To do that, the nascent longevity movement will need to combat widespread ambivalence toward the idea of a radically longer life — and that could prove more difficult than actually developing effective anti-aging treatment. Our most fabulous longevity narratives make for both great storytelling and a frightening prospective reality. It’s likely where much of the pushback against longevity research germinates. So much of our mythmaking around longevity has framed lifespan extension not only as fantastical fiction, but also a gift that must inevitably come with a catch. Immortality cost Dorian Gray his soul. Trojan prince Tithonus got eternal life, but didn’t read the fine print and was doomed to suffer frailty and illness for all of eternity. 

Real-world examples of people pursuing a longer life don’t make it seem any less out there. “I think we need to get better as a community at talking to governments, talking to policy makers, talking to normal people, and explaining to them what longevity science is,” Steele told me. “A lot of them think it’s just about billionaires trying to live forever, or they think it’s about crazy biohackers taking a million supplements a day.”
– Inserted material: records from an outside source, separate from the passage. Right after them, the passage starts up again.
## config.mk

```make
export PLATFORM = sky130hd
export DESIGN_NAME = blmo_ovl
export DESIGN_NICKNAME = d
export VERILOG_FILES = /design/src/hw/rtl/blmo_pkg.sv /design/src/hw/rtl/blmo_ovl.sv
export SDC_FILE = /design/constraint.sdc
export NUM_CORES = 1
export LEC_CHECK = 0
export BUFFER_PORTS_ARGS = -buffer_cell sky130_fd_sc_hd__buf_4
export CAP_MARGIN = 10
export CORE_MARGIN = 4
export CORE_UTILIZATION = 40
export DETAILED_ROUTE_END_ITERATION = 6
export GPL_TIMING_DRIVEN = 0
export HOLD_SLACK_MARGIN = 0.05
export SETUP_SLACK_MARGIN = 0.05
export SYNTH_ARGS = -nofsm -noshare
export SYNTH_HDL_FRONTEND = slang
export SYNTH_SLANG_ARGS = --single-unit
```

## constraint.sdc

```tcl
create_clock -name clk -period 6.32 [get_ports clk]
set_input_delay 0.632 -clock clk [delete_from_list [all_inputs] [get_ports clk]]
set_output_delay 0.632 -clock clk [all_outputs]
set_load 0.005 [all_outputs]
```

## src/hw/rtl/blmo_pkg.sv

```systemverilog
package blmo_pkg;

    localparam int MAX_BOXES = 64;
    localparam int IDX_W     = $clog2(MAX_BOXES);
    localparam int CNT_W     = $clog2(MAX_BOXES + 1);
    localparam int COORD_W   = 12;
    localparam int LABEL_W   = 7;
    localparam int EDGE_W    = COORD_W + 1;
    localparam int OWN_W     = 2 * COORD_W;
    localparam int OVL_W     = 2 * EDGE_W;
    localparam int CMP_W     = OVL_W + 2;
    localparam int CFG_IDX_W = 1;

    localparam logic [CFG_IDX_W-1:0] REG_LABEL_REPLACE = 1'd0;
    localparam logic [CFG_IDX_W-1:0] REG_LABEL_TARGET  = 1'd1;

    localparam logic [LABEL_W-1:0] LABEL_REPLACE_RST = 7'd7;
    localparam logic [LABEL_W-1:0] LABEL_TARGET_RST  = 7'd2;

    typedef struct packed {
        logic [COORD_W-1:0] x;
        logic [COORD_W-1:0] y;
        logic [COORD_W-1:0] w;
        logic [COORD_W-1:0] h;
        logic [LABEL_W-1:0] label;
    } box_t;

    localparam int BOX_W = $bits(box_t);

    typedef struct packed {
        logic busy;
        logic hit;
    } ovl_stat_t;

endpackage

```

## src/hw/rtl/blmo_ovl.sv

```systemverilog
module blmo_ovl (
    input  logic                clk,
    input  logic                rst_n,
    input  logic                valid,
    input  blmo_pkg::box_t      box_a,
    input  blmo_pkg::box_t      box_b,
    output blmo_pkg::ovl_stat_t stat
);

    logic [blmo_pkg::EDGE_W-1:0] a_xe, b_xe, a_ye, b_ye;
    logic [blmo_pkg::EDGE_W-1:0] x1, x2, y1, y2;
    logic [blmo_pkg::EDGE_W-1:0] dx_reg, dy_reg;
    logic                        pos1_reg, pos2_reg, v1_reg, v2_reg;
    logic [blmo_pkg::OVL_W-1:0]  so_reg;
    logic [blmo_pkg::OWN_W-1:0]  own_reg;
    logic [blmo_pkg::CMP_W-1:0]  lhs, rhs;

    // Stage one: intersection edges of the two boxes.
    always_comb
    begin
        a_xe = {1'b0, box_a.x} + {1'b0, box_a.w};
        b_xe = {1'b0, box_b.x} + {1'b0, box_b.w};
        a_ye = {1'b0, box_a.y} + {1'b0, box_a.h};
        b_ye = {1'b0, box_b.y} + {1'b0, box_b.h};
        x2   = (a_xe < b_xe) ? a_xe : b_xe;
        y2   = (a_ye < b_ye) ? a_ye : b_ye;
        x1   = (box_a.x > box_b.x) ? {1'b0, box_a.x} : {1'b0, box_b.x};
        y1   = (box_a.y > box_b.y) ? {1'b0, box_a.y} : {1'b0, box_b.y};
    end

    always_ff @(posedge clk or negedge rst_n)
    begin
        if (!rst_n)
        begin
            v1_reg <= 1'b0;
            v2_reg <= 1'b0;
        end
        else
        begin
            v1_reg <= valid;
            v2_reg <= v1_reg;
        end
    end

    always_ff @(posedge clk)
    begin
        dx_reg   <= x2 - x1;
        dy_reg   <= y2 - y1;
        pos1_reg <= (x2 > x1) && (y2 > y1);
        so_reg   <= dx_reg * dy_reg;
        own_reg  <= box_a.w * box_a.h;
        pos2_reg <= pos1_reg;
    end

    // 2*own < 3*overlap, exact in integers.
    assign lhs = {3'b000, own_reg, 1'b0};
    assign rhs = {2'b00, so_reg} + {1'b0, so_reg, 1'b0};

    assign stat.busy = v1_reg | v2_reg;
    assign stat.hit  = v2_reg && pos2_reg && (lhs < rhs);

endmodule

```

==> impl_metrics.sql <==
INSERT INTO impl_metrics (metric_group, metric, value, unit) VALUES
('drt', 'wire_per_inst', '17.20', 'um'),
('yosys', 'yosys_register_bits', '80', ''),
('timing', 'max_clock_freq', '0.1670', 'GHz'),
('timing', 'setup_slack', '0.3337', 'ns'),
('global_routing', 'grt_antenna_before_repair', '0', ''),
('cells_and_area', 'layout.cells.most_common', 'inv_1', ''),
('clocking', 'cts_htree_levels', '3', ''),
('yosys', 'netlist_instances', '2066', ''),
('die', 'core.rowCount', '76', ''),
('yosys', 'synth.cell_area', '17740', 'um2'),
('job', 'drv_cap', '0', ''),
('timing', 'timing.final.crit_share', '94.72', '%'),
('clocking', 'cts_tree', 'yes', ''),
('place', 'buffer_ports.inserted', '100', ''),
('yosys', 'synth_top_area_share', '25.73', '%'),
('critical_path', 'worstSetupPathType', 'register to register', ''),
('timing', 'setup_viol_count_final', '0', ''),
('cells_and_area', 'largest_register_ffs', '26', ''),
('cells_and_area', 'layout.nets', '2818', ''),
('global_routing', 'via_count_of_the_first_global_routing_pass', '14769', ''),
('yosys', 'synth_xor_xnor_area_share', '5.776', '%'),
('yosys', 'synth_largest_area_cell', 'fa_1', ''),
('yosys', 'syn-mean-instance-area', '8.588', 'um2'),
('timing', 'worst_clock_skew_on_the_final_layout', '0.008278', 'ns'),
('yosys', 'synthAdderAreaFrac', '46.94', '%'),
('critical_path', 'start_kind', 'register', ''),
('clocking', 'ctsLongestPathBuffers', '2', ''),
('critical_path', 'cpPeakStageDelay', '0.55', 'ns'),
('die', 'fp.dieH', '218.6', 'um'),
('yosys', 'share_of_the_synthesized_area_in_compound_gates_ao_oa_aoi_oai', '12.47', '%'),
('yosys', 'count_of_flip_flops_with_a_built_in_enable_after_synthesis', '0', ''),
('drt', 'final_antenna_net_count', '0', ''),
('yosys', 'post_synth_mux_area_share', '1.707', '%'),
('clocking', 'cts_buffers', '9', ''),
('min_path', 'worst_hold_path_type', 'register to register', ''),
('critical_path', 'timing.critical_path.mode_cell', 'fa_1', ''),
('status', 'outcome', 'complete, no violations', ''),
('drt', 'postRouteWirelength', '47.62', 'mm'),
('global_routing', 'grt.overflow.total', '0', ''),
('die', 'core_area', '43460', 'um2'),
('yosys', 'synth-simple-area-share', '15.08', '%'),
('place', 'dp.final_hpwl', '41.65', 'mm'),
('timing', 'slew_violations', '0', ''),
('critical_path', 'worst_path_max_delay_cell', 'fa_1', ''),
('critical_path', 'reg2reg_setup_slack', '0.33', 'ns'),
('yosys', 'most_used_dff_post_synth', 'dfxtp_1', ''),
('die', 'dieWidth', '218.6', 'um'),
('global_routing', 'pin_count_of_the_biggest_net_entering_global_routing', '15', ''),
('yosys', 'netlist_top_cells_area', 'fa_1 (26%), ha_1 (21%), dfxtp_1 (8.8%), inv_1 (7.8%), nand2_1 (5.1%)', ''),
('clocking', 'clk_latency', '0.34', 'ns'),
('cells_and_area', 'area_growth', '11.57', '%'),
('yosys', 'synthDistinctLibCells', '62', ''),
('timing', 'worst_slew_pin_slew', '0.7504', 'ns'),
('place', 'globalplace.congestion', '0.9192', ''),
('timing', 'finalWorstPathRequiredPeriod', '5.986', 'ns'),
('drt', 'drc_errors', '0', ''),
('critical_path', 'crit_fanout', '10', ''),
('critical_path', 'regToRegStartpoint', 'dy_reg[4]$_DFF_P_', ''),
('critical_path', 'required', '6.59', 'ns'),
('die', 'dieArea', '47790', 'um2'),
('yosys', 'synthArstFlopShare', '2.500', '%'),
('global_routing', 'global_route_wire_length_before_repair', '77.80', 'mm'),
('timing', 'hold_viol', '0', ''),
('drt', 'drt_pre_antenna_iters', '5', ''),
('drt', 'routed-via-count', '14195', ''),
('yosys', 'synth_fp_nets', '2706', ''),
('timing', 'max-slew-margin-rel', '49.97', '%'),
('drt', 'vias_per_cell', '5.128', ''),
('die', 'start_util', '40.83', '%'),
('critical_path', 'reg2reg_to', 'so_reg[24]$_DFF_P_', ''),
('place', 'place_worst_setup_slack', '-1.011', 'ns');
==> cell families (layout without fill, tap and decap cells) <==
family	after synthesis	after routing
and+or+nand+nor	553	553
AOI/OAI and AO/OA	335	336
adders and majority gates	529	529
DFF	80	80
muxes	30	30
buffers and inverters	422	538
xor gates and xnor gates	117	117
According to Steele and many of the most sober minds I encountered at Vitalist Bay, real progress in longevity, when it comes, will be far less dramatic. It’ll transpire in the background of our lives, creeping into our routines via our diets, daily medications, and fully forgettable outpatient procedures. It’ll also be far less sudden than what we’ve seen in fiction — no one is going to become immortal overnight. 

Instead, longevity will likely come to us as imperceptibly minute additions to the average number of candles occupying our birthday cakes, the slow-growing share of children who have a chance to meet their great-grandparents, the burgeoning portion of us dying peacefully in our beds after long and largely healthy lives. If these changes do occur, we will hopefully adapt to them without fuss or even without notice.

And then, one day in the future, our descendants might look back on those of us living today and wonder why more of us weren’t at Vitalist Bay, fighting for our chance to live as long as they do.